ByteDance, the company that owns popular social media app TikTok, is attempting to separate itself from its Chinese operations, as a probe of the company is ongoing, according to a report by CNBC.
The Committee on Foreign Investment in the United States (CFIUS) is investigating what the Chinese company is doing with the personal data it has on millions of U.S. teenagers. ByteDance wants to assure CFIUS that U.S. data is stored in country, and not accessible by Chinese authorities.
The organization is also investigating the $1 billion acquisition of Musical.ly, which helped TikTok’s meteoric rise. Even before the probe began, ByteDance started to separate TikTok, so that staff could focus more on it.
The Chinese version of TikTok is called Douyin, and ByteDance separated the American version's marketing, legal and product and development teams in Q3 of this year. The company also hired outside consultants to test the integrity of the stored data to make sure it couldn’t be compromised.
The company also has plans for a data management team in Mountain View, California. The team will ascertain if engineers based in China will have access to the app’s database. ByteDance also plans on hiring engineers in the U.S. to lessen the company’s reliance on China.

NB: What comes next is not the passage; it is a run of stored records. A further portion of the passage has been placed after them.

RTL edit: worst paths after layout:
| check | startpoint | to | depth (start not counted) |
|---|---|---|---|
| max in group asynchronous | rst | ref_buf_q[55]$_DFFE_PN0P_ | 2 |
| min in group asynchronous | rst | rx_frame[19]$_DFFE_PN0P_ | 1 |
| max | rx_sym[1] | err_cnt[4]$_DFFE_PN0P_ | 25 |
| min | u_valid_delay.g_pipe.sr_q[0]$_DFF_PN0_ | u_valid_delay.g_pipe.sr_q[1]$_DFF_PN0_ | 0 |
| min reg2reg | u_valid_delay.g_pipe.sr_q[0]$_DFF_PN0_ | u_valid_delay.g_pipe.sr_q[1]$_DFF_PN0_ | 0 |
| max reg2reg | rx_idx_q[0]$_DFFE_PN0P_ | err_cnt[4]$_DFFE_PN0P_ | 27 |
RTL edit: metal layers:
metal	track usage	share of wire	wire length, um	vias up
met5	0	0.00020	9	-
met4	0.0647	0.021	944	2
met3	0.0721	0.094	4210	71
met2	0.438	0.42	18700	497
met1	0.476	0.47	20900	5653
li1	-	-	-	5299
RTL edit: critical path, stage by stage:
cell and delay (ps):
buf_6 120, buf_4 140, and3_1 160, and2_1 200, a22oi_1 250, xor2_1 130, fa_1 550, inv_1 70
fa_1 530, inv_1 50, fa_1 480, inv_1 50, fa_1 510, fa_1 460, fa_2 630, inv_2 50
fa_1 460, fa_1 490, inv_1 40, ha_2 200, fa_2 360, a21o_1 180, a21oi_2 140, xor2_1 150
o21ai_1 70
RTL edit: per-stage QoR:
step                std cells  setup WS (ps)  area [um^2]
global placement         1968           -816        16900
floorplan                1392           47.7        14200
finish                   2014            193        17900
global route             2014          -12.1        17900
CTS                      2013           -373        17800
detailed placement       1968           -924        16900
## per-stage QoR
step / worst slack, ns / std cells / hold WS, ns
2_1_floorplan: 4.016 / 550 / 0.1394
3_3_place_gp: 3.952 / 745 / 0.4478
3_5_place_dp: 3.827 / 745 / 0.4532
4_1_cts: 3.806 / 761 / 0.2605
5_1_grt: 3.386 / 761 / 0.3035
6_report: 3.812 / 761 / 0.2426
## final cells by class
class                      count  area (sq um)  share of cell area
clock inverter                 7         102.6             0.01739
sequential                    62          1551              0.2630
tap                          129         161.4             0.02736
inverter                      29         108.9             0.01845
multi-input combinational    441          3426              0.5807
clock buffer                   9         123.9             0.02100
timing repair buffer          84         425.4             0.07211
File: src/rtl/alu_pkg.sv
// Shared definitions for the ALU arbiter: op codes, datapath width and FSM states.
package alu_pkg;

  localparam int DATA_W = 32;

  localparam logic [2:0] OP_ADD = 3'd1;
  localparam logic [2:0] OP_SUB = 3'd2;
  localparam logic [2:0] OP_NOT = 3'd3;
  localparam logic [2:0] OP_AND = 3'd4;
  localparam logic [2:0] OP_OR  = 3'd5;
  localparam logic [2:0] OP_XOR = 3'd6;

  typedef enum logic [1:0] {
    IDLE = 2'd0,
    EXEC = 2'd1,
    RESP = 2'd2
  } state_t;

  function automatic logic is_illegal(input logic [2:0] fun);
    return (fun == 3'd0) || (fun == 3'd7);
  endfunction

endpackage

File: src/rtl/alu.sv
// Combinational 32-bit ALU; every op is evaluated 33 bits wide so bit 32 is the carry.
module alu
  import alu_pkg::*;
(
  input  logic [2:0]        i_fun,
  input  logic [DATA_W-1:0] i_a,
  input  logic [DATA_W-1:0] i_b,
  output logic [DATA_W-1:0] o_result,
  output logic              o_carry,
  output logic              o_zero,
  output logic              o_negative
);

  logic [DATA_W:0] w_wide;

  always_comb begin
    w_wide = '0;
    case (i_fun)
      OP_ADD:  w_wide = {1'b0, i_b} + {1'b0, i_a};
      OP_SUB:  w_wide = {1'b0, i_b} - {1'b0, i_a};
      OP_NOT:  w_wide = ~{1'b0, i_b};
      OP_AND:  w_wide = {1'b0, i_b & i_a};
      OP_OR:   w_wide = {1'b0, i_b | i_a};
      OP_XOR:  w_wide = {1'b0, i_b ^ i_a};
      default: w_wide = '0;
    endcase
  end

  // zero looks at all 33 bits, so an add that wraps to 0 still reports zero=0
  assign o_result   = w_wide[DATA_W-1:0];
  assign o_carry    = w_wide[DATA_W];
  assign o_zero     = (w_wide == '0);
  assign o_negative = (i_fun == OP_SUB) && (i_b < i_a);

endmodule

File: src/rtl/alu_arbiter.sv
// Round-robin arbiter sharing one ALU between two requesters, one op in flight,
// result held in a response register until the consumer takes it.
module alu_arbiter
  import alu_pkg::*;
#(
  parameter int DATA_W  = 32,
  parameter bit RR_INIT = 1'b0
) (
  input  logic              clk,
  input  logic              reset,
  input  logic              req0_valid,
  output logic              req0_ready,
  input  logic [2:0]        req0_fun,
  input  logic [DATA_W-1:0] req0_a,
  input  logic [DATA_W-1:0] req0_b,
  input  logic              req1_valid,
  output logic              req1_ready,
  input  logic [2:0]        req1_fun,
  input  logic [DATA_W-1:0] req1_a,
  input  logic [DATA_W-1:0] req1_b,
  output logic              rsp_valid,
  input  logic              rsp_ready,
  output logic              rsp_id,
  output logic [DATA_W-1:0] rsp_result,
  output logic              rsp_carry,
  output logic              rsp_zero,
  output logic              rsp_negative,
  output logic              rsp_illegal,
  output logic              busy,
  output logic [1:0]        dbg_state
);

  // Handshakes: a transfer happens on a rising clk edge where valid and ready are both
  // high; a requester holds valid and its fields stable until it sees ready.

  state_t            r_state, w_next_state;
  logic              r_rr_ptr;
  logic [2:0]        r_fun;
  logic [DATA_W-1:0] r_a, r_b;
  logic              r_id;
  logic              r_rsp_valid, r_rsp_id, r_rsp_carry, r_rsp_zero, r_rsp_negative, r_rsp_illegal;
  logic [DATA_W-1:0] r_rsp_result;

  logic              w_grant0, w_grant1, w_accept;
  logic [DATA_W-1:0] w_alu_result;
  logic              w_alu_carry, w_alu_zero, w_alu_negative;

  // A lone requester always wins; on a tie the pointer decides.
  assign w_grant0 = req0_valid & (~req1_valid | ~r_rr_ptr);
  assign w_grant1 = req1_valid & (~req0_valid |  r_rr_ptr);
  assign w_accept = req0_ready | req1_ready;

  always_ff @(posedge clk) begin
    if (reset) r_state <= IDLE;
    else       r_state <= w_next_state;
  end

  always_comb begin
    w_next_state = r_state;
    case (r_state)
      IDLE:    if (w_accept) w_next_state = EXEC;
      EXEC:    w_next_state = RESP;
      RESP:    if (rsp_ready) w_next_state = IDLE;
      default: w_next_state = IDLE;
    endcase
  end

  always_comb begin
    req0_ready = (r_state == IDLE) & ~reset & w_grant0;
    req1_ready = (r_state == IDLE) & ~reset & w_grant1;
    busy       = (r_state != IDLE);
    dbg_state  = r_state;
  end

  always_ff @(posedge clk) begin
    if (reset) begin
      r_rr_ptr       <= RR_INIT;
      r_fun          <= '0;
      r_a            <= '0;
      r_b            <= '0;
      r_id           <= 1'b0;
      r_rsp_valid    <= 1'b0;
      r_rsp_id       <= 1'b0;
      r_rsp_result   <= '0;
      r_rsp_carry    <= 1'b0;
      r_rsp_zero     <= 1'b0;
      r_rsp_negative <= 1'b0;
      r_rsp_illegal  <= 1'b0;
    end else begin
      if (w_accept) begin
        r_fun    <= req1_ready ? req1_fun : req0_fun;
        r_a      <= req1_ready ? req1_a   : req0_a;
        r_b      <= req1_ready ? req1_b   : req0_b;
        r_id     <= req1_ready;
        r_rr_ptr <= ~req1_ready;
      end
      if (r_state == EXEC) begin
        r_rsp_valid    <= 1'b1;
        r_rsp_id       <= r_id;
        r_rsp_result   <= w_alu_result;
        r_rsp_carry    <= w_alu_carry;
        r_rsp_zero     <= w_alu_zero;
        r_rsp_negative <= w_alu_negative;
        r_rsp_illegal  <= is_illegal(r_fun);
      end else if ((r_state == RESP) && rsp_ready) begin
        r_rsp_valid <= 1'b0;
      end
    end
  end

  alu u_alu (
    .i_fun      (r_fun),
    .i_a        (r_a),
    .i_b        (r_b),
    .o_result   (w_alu_result),
    .o_carry    (w_alu_carry),
    .o_zero     (w_alu_zero),
    .o_negative (w_alu_negative)
  );

  assign rsp_valid    = r_rsp_valid;
  assign rsp_id       = r_rsp_id;
  assign rsp_result   = r_rsp_result;
  assign rsp_carry    = r_rsp_carry;
  assign rsp_zero     = r_rsp_zero;
  assign rsp_negative = r_rsp_negative;
  assign rsp_illegal  = r_rsp_illegal;

endmodule

File: config.mk
export PLATFORM = sky130hd
export DESIGN_NAME = alu_arbiter
export DESIGN_NICKNAME = d
export VERILOG_FILES = /design/src/rtl/alu_pkg.sv /design/src/rtl/alu.sv /design/src/rtl/alu_arbiter.sv
export SDC_FILE = /design/constraint.sdc
export NUM_CORES = 1
export LEC_CHECK = 0
export CAP_MARGIN = 20
export CORE_MARGIN = 2
export CORE_UTILIZATION = 50
export CTS_BUF_LIST = sky130_fd_sc_hd__clkbuf_8
export CTS_CLUSTER_SIZE = 20
export DETAILED_ROUTE_END_ITERATION = 12
export PLACE_DENSITY_LB_ADDON = 0.1
export SYNTH_ARGS = -nofsm -noshare
export SYNTH_HDL_FRONTEND = slang
export SYNTH_SLANG_ARGS = --single-unit
export TNS_END_PERCENT = 20
File: constraint.sdc
create_clock -name clk -period 4.16 [get_ports clk]
set_clock_uncertainty 0.2 [all_clocks]
set_input_delay 0.624 -clock clk [delete_from_list [all_inputs] [get_ports clk]]
set_output_delay 0.624 -clock clk [all_outputs]
set_load 0.02 [all_outputs]
==> results.yml <==
grt:
  grt_overflow_total: 0
  grt_pass1_wl_um: 59800
  grt_max_degree: 66
  antenna_found_initial: 0
  track_usage_pct: 34.7
  grt_pass1_vias: 10800
yosys:
  ys_seq_area_share_pct: 21.1
  synthDistinctLibCells: 107
  synth_nets: 1648
  synth_edf_count: 0
  synth_cells: 1401
  syn_area_um2: 10300
  ys_warn_count: 0
  ys_ff_latch: 109
  ys.flop_type: "dfxtp_1"
  synthArstFlopShare_pct: 0
  avgSynthCellArea_um2: 7.38
clock_network:
  holdBufCountCts: 0
  clkLatencyLatePin_ps: 430
  clock_path_buffers: 2
  cts_root_buffer: "clkbuf_8"
  cts.sinks: 109
  clkSlewWorstSetupHoldPaths_ps: 140
  htree_levels: 3
  cts_buffers: 9
  cts_tree: "yes"
worst_setup_path:
  endpoint_kind: "flip-flop"
  required_ps: 4350
  cp_max_fo: 5
  r2r_slack_ps: 150
  timing.rr.end: "rsp_zero"
  worstSetupPathType: "flip-flop to flip-flop"
  cp.arrival_ps: 4190
  cp-start-kind: "flip-flop"
  reg2reg_depth: 16
  crit-reg2reg-launch: "r_b[0]"
placed_design:
  io_buffers: 181
  place_inst: 1843
  hpwl_um: 30200
  finalWeightedCongestion: 1.04
sta:
  fmax_mhz: 250
  fin_crit_sh_pct: 96.3
  finalHoldViolCount: 0
  tightest_slew_ps: 782
  final_max_slew_viol_count: 0
  setup_viol_count_final: 0
  slew-limit-headroom_pct: 47.2
  post-route-min-period_ps: 4010
floorplan:
  die_w_um: 148
  row_count: 52
  coreArea_um2: 20300
  start_util_pct: 51.0
  fp.dieH_um: 148
  io_pins: 182
  dieArea_um2: 21900
routing:
  wirelength_um: 38600
  drc: 0
  drt-initial-drc-count: 1168
  final_antenna_net_count: 0
  vias: 11600
  vias_per_cell: 6.21
  first_pass_iters: 6
  wl_per_cell_um: 20.7
finish:
  final_common_cell: "clkdlybuf4s50_1"
  final_cells: 1864
  drive_above_1_share_pct: 13.4
  fillers: 1940
  diodes: 0
  nNetsFinal: 1836
  area_growth_pct: 27.3
  layout_common_cells: "clkdlybuf4s50_1, a21oi_1, nand2_1, nor2_1, dfxtp_1"
flow_run:
  cap_viol_max_count: 0
power:
  powerDensity_nw_per_um2: 333
  peakVddDrop_mv: 0.199
  total_power_uw: 4380
  leakage_uw: 0.00506
run_status:
  status: "completed"
worst_hold_path:
  holdPathStages: 2
  worstHoldEndpoint: "rsp_result[21]"
  min_path_type: "flip-flop to flip-flop"
  worstHoldStart: "rsp_result[21]"
-- repair_timing --
| item | 4_1_cts | 5_1_grt |
|---|---|---|
| setup buffers | 0 | 5 |
| hold endpoints to repair | 0 | 0 |
| gates resized for setup | 2 | 39 |
| endpoints found under the setup margin | 1 | 1 |
| pin swaps | 0 | 14 |
-- cell families (layout without fill, tap and decap cells) --
logic type	count (synthesis)	in the layout	share of synthesized area, %
xor+xnor	8	8	0.677
buf+inv	205	398	8.85
fa+ha+maj	108	108	13.2
flops	109	109	21.1
mux	14	14	1.35
simple gates	443	443	20.2
compound gates	514	514	34.6
-- per-layer routing --
layer	track usage (%)	share of wire [%]	vias to the layer above
met1	51.9	46	5404
met2	51.2	42	639
met4	9.43	2.3	0
met5	0	0	-
li1	-	-	5472
met3	5.83	9.8	69
-- sequential cells by signal, summed over array words and instances, names as in the netlist --
name / cells
r_a: 32
r_b: 32
rsp_result: 32
r_fun: 3
dbg_state: 2
r_id: 1
r_rr_ptr: 1
rsp_carry: 1
rsp_id: 1
rsp_illegal: 1
rsp_negative: 1
rsp_valid: 1
rsp_zero: 1
-- synth_stat cells (all sizes together), types with 16 or more instances --
cell type | number | area share [%]
a211oi | 37 | 2.9
a22oi | 65 | 4.7
dfxtp | 109 | 21
a21oi | 153 | 7.6
buf | 36 | 2.3
o21ai | 68 | 3.4
nor2 | 129 | 4.8
nand2 | 146 | 5.3
nand3 | 29 | 1.5
nor3 | 48 | 2.5
ha | 106 | 13
inv | 103 | 3.8
clkbuf | 65 | 2.7
o22ai | 22 | 1.3
nand2b | 16 | 0.99
-- stage by stage --
step,area (µm²),setup WS [ps],setup TNS (ps),hold WS (ps),utilization (%)
floorplan,10300,586,0,232,-
global placement,12700,17.7,0,242,62.7
detailed placement,12700,-66.9,-66.9,246,62.7
CTS,12900,39.8,0,263,63.8
global route,13200,-0.639,-0.639,282,64.9
finish,13200,154,0,261,64.9
-- where the power goes --
group | leakage [µW] | switching (µW) | internal (µW)
sequential | 0.000894 | 93.6 | 1150
clock | 0.000110 | 489 | 258
combinational | 0.00405 | 1400 | 982
-- area by class of cell --
cell class	count	area, µm²	share of cell area, %
Sequential cell	109	2190	16.6
Inverter	104	398	3.02
Tap cell	270	338	2.57
Multi-Input combinational cell	1087	7450	56.6
Clock buffer	9	124	0.941
Timing Repair Buffer	278	2570	19.6
Clock inverter	7	96.3	0.732
-- how the worst max path moves through the flow --
stage	startpoint	to	slack, ps
floorplan	r_a[0]	rsp_zero	590
global placement	r_a[0]	rsp_zero	20
detailed placement	r_a[0]	rsp_zero	-70
CTS	r_b[0]	rsp_zero	40
global route	r_a[1]	rsp_zero	-0.6
finish	r_b[0]	rsp_zero	150
-- critical path: stages (launching register included) --
cell and delay, ps:
dfxtp_2 370, inv_1 70, ha_1 210, inv_1 80
fa_2 220, nor2b_1 320, o211ai_4 180, a211oi_4 340
o31ai_2 150, a211oi_1 290, a21boi_0 210, o21ai_0 190
nor4_2 310, buf_4 150, nand4_1 160, nor4_2 330
a41o_1 190
No activity file was read; power rests on OpenSTA's default activity.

Nevena Simidjiyska, a partner at law firm Fox Rothschild, who advises companies on CFIUS reviews, said the moves are necessary if it wants to appease the regulators.
“Shifting a company’s operations away from China, geographically and technically, can give CFIUS more comfort that the company is really independent of its Chinese owner and the Chinese government,” she said.
TikTok has a staff of about 400 in the U.S., which is up from 20 when it acquired Musical.ly. There are about 50,000 ByteDance employees all around the world. The probe is mostly focused on data, but the app has been criticized for censoring content in China.